The plot revolves around the ups and downs of hapless brother and sister, Chris and Nicole. The pair move to Luna Bay to live with unsympathetic aunt (Gabrielle Rose) after their parents’ death. Chris, played by Tad Hilgenbrinck (former of American Pie Presents Band Camp) and Nicole played by Autumn Reeser (late of Entourage). The two are not entirely unwatchable characters but the overall finds them somewhat bland with a capital B-L-A.

Chris is driven to kill the lead vampire when his sister finds herself in the thrall of the bike-racing,  flask-swilling surfer dude literally within hours of arrving in the new town. Nicole begins to turn and if her thirst for human blood is consummated, she’ll be undead forever. Chris is forced to go deep undercover to get close enough to these stab-happy vamps to kill Shane.

Director P.J. Pesce selected some geniunely compelling venues for the film– from the dank, dismal plank-board rental property brother and sister move into at the beginning of the film (complete with tip-of-the-hat taxidermy). I liked the vampires’ secret lair, the board walks and the beach out-buildings used as a killing fields.  There were moments of solid atmosphere and some nice attention to detail in this film.

The Tribe Uncut won’t disappoint fans of full-frontal nudity either, with some extended make-out scenes with she-vamps gone wild. The most compelling death scene of all comes when the hottest of the predatory lady suckers is driven into a rack of antlers and turned to alabaster. It really brings one back to the antler scene with Kiefer. But this time it has boobs and a well-executed computer-generated disintegration.

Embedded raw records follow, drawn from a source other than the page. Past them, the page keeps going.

==> src/mcdac_common_ctrl.v <==
/*
 * Common drop/add control register with APB slave and the steering logic
 * it drives: AIS/RDI responses, V1 pulse sources, null-column fill,
 * drop indicator delay and O-bit zero fill for four ports.
 * Assumes all inputs are synchronous to clk (the bus byte clock) and that
 * detector levels and frame pulses come from the surrounding mapper logic.
 * Assumes software never sets the drop V1 source bit in drop bus timing
 * mode; nothing here guards against it.
 * Assumes the three-state pad for the fill byte sits outside this block
 * and takes the active-low enable as its driver control.
 * Assumes a master reset lasts a few cycles; control writes landing in
 * that time are dropped.
 */
// Chosen here: the APB interface to the registers.
`include "mcdac_regs.vh"

module mcdac_common_ctrl #(
    parameter PORTS = 4,
    parameter OBITS = 4
) (
    input wire clk,
    input wire sys_rst,
    // APB slave
    input wire psel,
    input wire penable,
    input wire pwrite,
    input wire [11:0] paddr,
    input wire [31:0] pwdata,
    output reg [31:0] prdata_ff,
    output reg pready_ff,
    output reg pslverr_ff,
    // Timing mode and V1 sources
    input wire add_bus_timing,
    input wire h4_v1_pulse,
    input wire drop_frame_marker_signal,
    input wire add_frame_marker_signal,
    output reg drop_v1_pulse_ff,
    output reg add_v1_pulse_ff,
    // Drop alarms
    input wire drop_ais_detected,
    input wire drop_unequipped_detected,
    input wire [PORTS-1:0] rx_alarm,
    input wire [PORTS-1:0] per_port_rdi_control,
    output reg [PORTS-1:0] line_ais_ff,
    output reg [PORTS-1:0] tx_rdi_ff,
    output reg [PORTS-1:0] tandem_outgoing_defect_alarm_ff,
    output reg [PORTS-1:0] tandem_remote_defect_alarm_ff,
    // Null column fill
    input wire null_pointer_group_a_enable,
    input wire null_pointer_group_b_enable,
    input wire null_pointer_group_c_enable,
    input wire [1:0] null_column_group,
    input wire null_column_slot,
    output reg [7:0] bus_data_ff,
    output reg bus_data_oe_n_ff,
    // Drop slot indicators
    input wire a_drop_slot_indicator,
    input wire b_drop_slot_indicator,
    output wire a_drop_slot_indicator_out,
    output wire b_drop_slot_indicator_out,
    // O-bit channel
    input wire [PORTS*OBITS-1:0] obit_sw_values,
    output reg [PORTS*OBITS-1:0] obit_tx_ff
);

    // ------------------------------------------------------------------------
    // Register state
    // ------------------------------------------------------------------------
    // Control byte, master reset counter and registered bus answer
    reg [7:0] ctrl_ff;
    reg [7:0] nxt_ctrl;
    reg [3:0] mreset_cnt_ff;
    reg [3:0] nxt_mreset_cnt;
    reg [31:0] nxt_prdata;
    reg nxt_pready;
    reg nxt_pslverr;

    // ------------------------------------------------------------------------
    // Control field taps
    // ------------------------------------------------------------------------
    // Alarm response and V1 steering bits
    wire ais_en = ctrl_ff[`MCDAC_BIT_AIS_EN];
    wire drop_v1_sel = ctrl_ff[`MCDAC_BIT_DROP_V1_SEL];
    wire add_v1_ref = ctrl_ff[`MCDAC_BIT_ADD_V1_REF];
    wire rdi_en = ctrl_ff[`MCDAC_BIT_RDI_EN];

    // Bus fill, indicator delay, unequipped and O-bit bits
    wire null_zero = ctrl_ff[`MCDAC_BIT_NULL_ZERO];
    wire dind_delay = ctrl_ff[`MCDAC_BIT_DIND_DELAY];
    wire uneq_en = ctrl_ff[`MCDAC_BIT_UNEQ_EN];
    wire obit_zero = ctrl_ff[`MCDAC_BIT_OBIT_ZERO];

    // Master reset is in progress while the counter is non-zero
    wire mreset_busy = (mreset_cnt_ff != 4'h0);

    // Address decode shared by read and write paths
    function [1:0] reg_sel;
        input [11:0] addr;
        begin
            case (addr)
                `MCDAC_ADDR_COMMON_CTRL: reg_sel = 2'h1;
                `MCDAC_ADDR_MASTER_RESET: reg_sel = 2'h2;
                `MCDAC_ADDR_STATUS: reg_sel = 2'h3;
                default: reg_sel = 2'h0;
            endcase
        end
    endfunction

    // Access phase not yet answered; the raised pready_ff blocks a second take
    wire apb_access = psel && penable && !pready_ff;
    // Which register the current address hits
    wire [1:0] sel = reg_sel(paddr);

    // ------------------------------------------------------------------------
    // APB slave: one wait state, answer registered
    // ------------------------------------------------------------------------
    always @* begin
        nxt_ctrl = ctrl_ff;
        // Reset counter runs down by itself
        nxt_mreset_cnt = mreset_busy ? mreset_cnt_ff - 4'h1 : 4'h0;
        // Idle bus answer unless an access is taken
        nxt_prdata = 32'h0000_0000;
        nxt_pready = 1'b0;
        nxt_pslverr = 1'b0;
        if (apb_access) begin
            nxt_pready = 1'b1;
            // Unmapped addresses are refused with an error and no effect
            nxt_pslverr = (sel == 2'h0);
            if (pwrite) begin
                // Control byte write; upper write bytes are ignored
                if (sel == 2'h1) begin
                    nxt_ctrl = pwdata[7:0];
                end
                // Master reset strobe restarts the reset count
                if (sel == 2'h2 && pwdata[`MCDAC_BIT_MASTER_RESET]) begin
                    nxt_mreset_cnt = `MCDAC_RESET_CYCLES;
                end
            end else begin
                // Read path; upper bytes read as zero
                case (sel)
                    2'h1: nxt_prdata = {24'h00_0000, ctrl_ff};
                    2'h2: nxt_prdata = {24'h00_0000, mreset_busy, 7'h00};
                    2'h3: nxt_prdata = {24'h00_0000, 4'h0, tx_rdi_ff[0], line_ais_ff[0],
                                        drop_v1_pulse_ff, add_v1_pulse_ff};
                    default: nxt_prdata = 32'h0000_0000;
                endcase
            end
        end
        // Master reset beats a same-cycle write, so the control byte stays
        // zero for the whole reset; software must rewrite it afterwards
        if (mreset_busy) begin
            nxt_ctrl = `MCDAC_CTRL_RESET;
        end
    end

    // Bus and control flops
    always @(posedge clk) begin
        if (sys_rst) begin
            ctrl_ff <= `MCDAC_CTRL_RESET;
            mreset_cnt_ff <= 4'h0;
            prdata_ff <= 32'h0000_0000;
            pready_ff <= 1'b0;
            pslverr_ff <= 1'b0;
        end else begin
            ctrl_ff <= nxt_ctrl;
            mreset_cnt_ff <= nxt_mreset_cnt;
            prdata_ff <= nxt_prdata;
            pready_ff <= nxt_pready;
            pslverr_ff <= nxt_pslverr;
        end
    end

    // ------------------------------------------------------------------------
    // V1 multiframe pulse sources
    // ------------------------------------------------------------------------
    // Drop V1 pulse: H4 detector or drop frame marker
    wire drop_v1_src = drop_v1_sel ? drop_frame_marker_signal : h4_v1_pulse;

    // Add V1 pulse follows the drop side only in add timing mode with the reference bit
    wire add_v1_src = (add_bus_timing && add_v1_ref) ? drop_v1_src : add_frame_marker_signal;

    // Both pulses leave on flops, one cycle after their source
    always @(posedge clk) begin
        if (sys_rst) begin
            drop_v1_pulse_ff <= 1'b0;
            add_v1_pulse_ff <= 1'b0;
        end else begin
            drop_v1_pulse_ff <= drop_v1_src;
            add_v1_pulse_ff <= add_v1_src;
        end
    end

    // ------------------------------------------------------------------------
    // Alarm responses per port
    // ------------------------------------------------------------------------
    // Drop bus AIS counts only while the common enable is set
    wire ais_hit = ais_en && drop_ais_detected;
    // Unequipped response, common to both drop buses
    wire uneq_hit = uneq_en && drop_unequipped_detected;
    wire [PORTS-1:0] nxt_line_ais;
    wire [PORTS-1:0] nxt_tx_rdi;
    wire [PORTS-1:0] nxt_tandem_alarm;
    wire [PORTS*OBITS-1:0] nxt_obit_tx;

    // Per-port next values, one slice per port
    genvar p;
    generate
        for (p = 0; p < PORTS; p = p + 1) begin : g_port
            // Line AIS on either enabled alarm source
            assign nxt_line_ais[p] = ais_hit || uneq_hit;

            // Alarm RDI needs both enables; unequipped forces it regardless
            assign nxt_tx_rdi[p] = uneq_hit || (rdi_en && per_port_rdi_control[p]
                                   && (rx_alarm[p] || ais_hit));

            // Both tandem alarms follow the unequipped response
            assign nxt_tandem_alarm[p] = uneq_hit;

            // O-bits and spare bits zeroed or passed from software
            assign nxt_obit_tx[p*OBITS +: OBITS] = obit_zero ? {OBITS{1'b0}}
                                                   : obit_sw_values[p*OBITS +: OBITS];
        end
    endgenerate

    // Alarm output flops; one driver per vector keeps the ports single-sourced
    always @(posedge clk) begin
        if (sys_rst) begin
            line_ais_ff <= {PORTS{1'b0}};
            tx_rdi_ff <= {PORTS{1'b0}};
            tandem_outgoing_defect_alarm_ff <= {PORTS{1'b0}};
            tandem_remote_defect_alarm_ff <= {PORTS{1'b0}};
        end else begin
            line_ais_ff <= nxt_line_ais;
            tx_rdi_ff <= nxt_tx_rdi;
            tandem_outgoing_defect_alarm_ff <= nxt_tandem_alarm;
            tandem_remote_defect_alarm_ff <= nxt_tandem_alarm;
        end
    end

    // O-bit output flops
    always @(posedge clk) begin
        if (sys_rst) begin
            obit_tx_ff <= {(PORTS*OBITS){1'b0}};
        end else begin
            obit_tx_ff <= nxt_obit_tx;
        end
    end

    // ------------------------------------------------------------------------
    // Null pointer column fill
    // ------------------------------------------------------------------------
    // NPI enable of the group that owns the current column
    reg npi_group_on;
    always @* begin
        case (null_column_group)
            2'h0: npi_group_on = null_pointer_group_a_enable;
            2'h1: npi_group_on = null_pointer_group_b_enable;
            2'h2: npi_group_on = null_pointer_group_c_enable;
            default: npi_group_on = 1'b0;
        endcase
    end

    // Drive only a null-column byte of an NPI group with zero fill selected
    wire nxt_bus_data_oe_n = !(null_column_slot && npi_group_on && null_zero);

    // Fill byte and its active-low enable leave on flops
    always @(posedge clk) begin
        if (sys_rst) begin
            bus_data_ff <= 8'h00;
            bus_data_oe_n_ff <= 1'b1;
        end else begin
            bus_data_ff <= `MCDAC_NULL_FILL_BYTE;
            bus_data_oe_n_ff <= nxt_bus_data_oe_n;
        end
    end

    // ------------------------------------------------------------------------
    // Drop slot indicator delay
    // ------------------------------------------------------------------------
    // One delay instance serves both buses, so they never drift apart
    // The extra stage is switched in only while the delay bit is set
    wire [1:0] ind_q;
    mcdac_ind_delay #(
        .WIDTH(2)
    ) u_ind_delay (
        .clk(clk),
        .sys_rst(sys_rst),
        .extra_delay(dind_delay),
        .ind_in({b_drop_slot_indicator, a_drop_slot_indicator}),
        .ind_out_ff(ind_q)
    );
    // Split the delayed pair back onto the two bus outputs
    assign a_drop_slot_indicator_out = ind_q[0];
    assign b_drop_slot_indicator_out = ind_q[1];

endmodule // mcdac_common_ctrl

For fans of the original, it is good to find yourself back with a few familar faces. Yet the magic of the first movie lay in the juxtaposition of the idyllic, sun-washed beachside town and the festering underbelly of a night-time filled with terror.

With The Tribe, we are plunged headlong into the underbelly almost immediately. In fact we get to slither around in the vicera for 94 minutes – with none of the interesting stranger-in-a-strange-town-with-something-to-hide build up.

I hope the planned, Lost Boys, The Thirst, the third in the series, will bring back some of the winning elements of the original.

As one user review in IMDB asked plaintively, “Is it weird that I actually liked this movie?” I felt the same wobbly  ambivalence at the end credits. I guess the answer came when instead of chucking it into my ‘To-Sell’ pile, I placed it carefully in order behind the original on my vampire wall.

All I ask is – please don’t watch this film while eating pudding.

* * *

R for strong vampire violence and gore, language, sexuality and some drug use.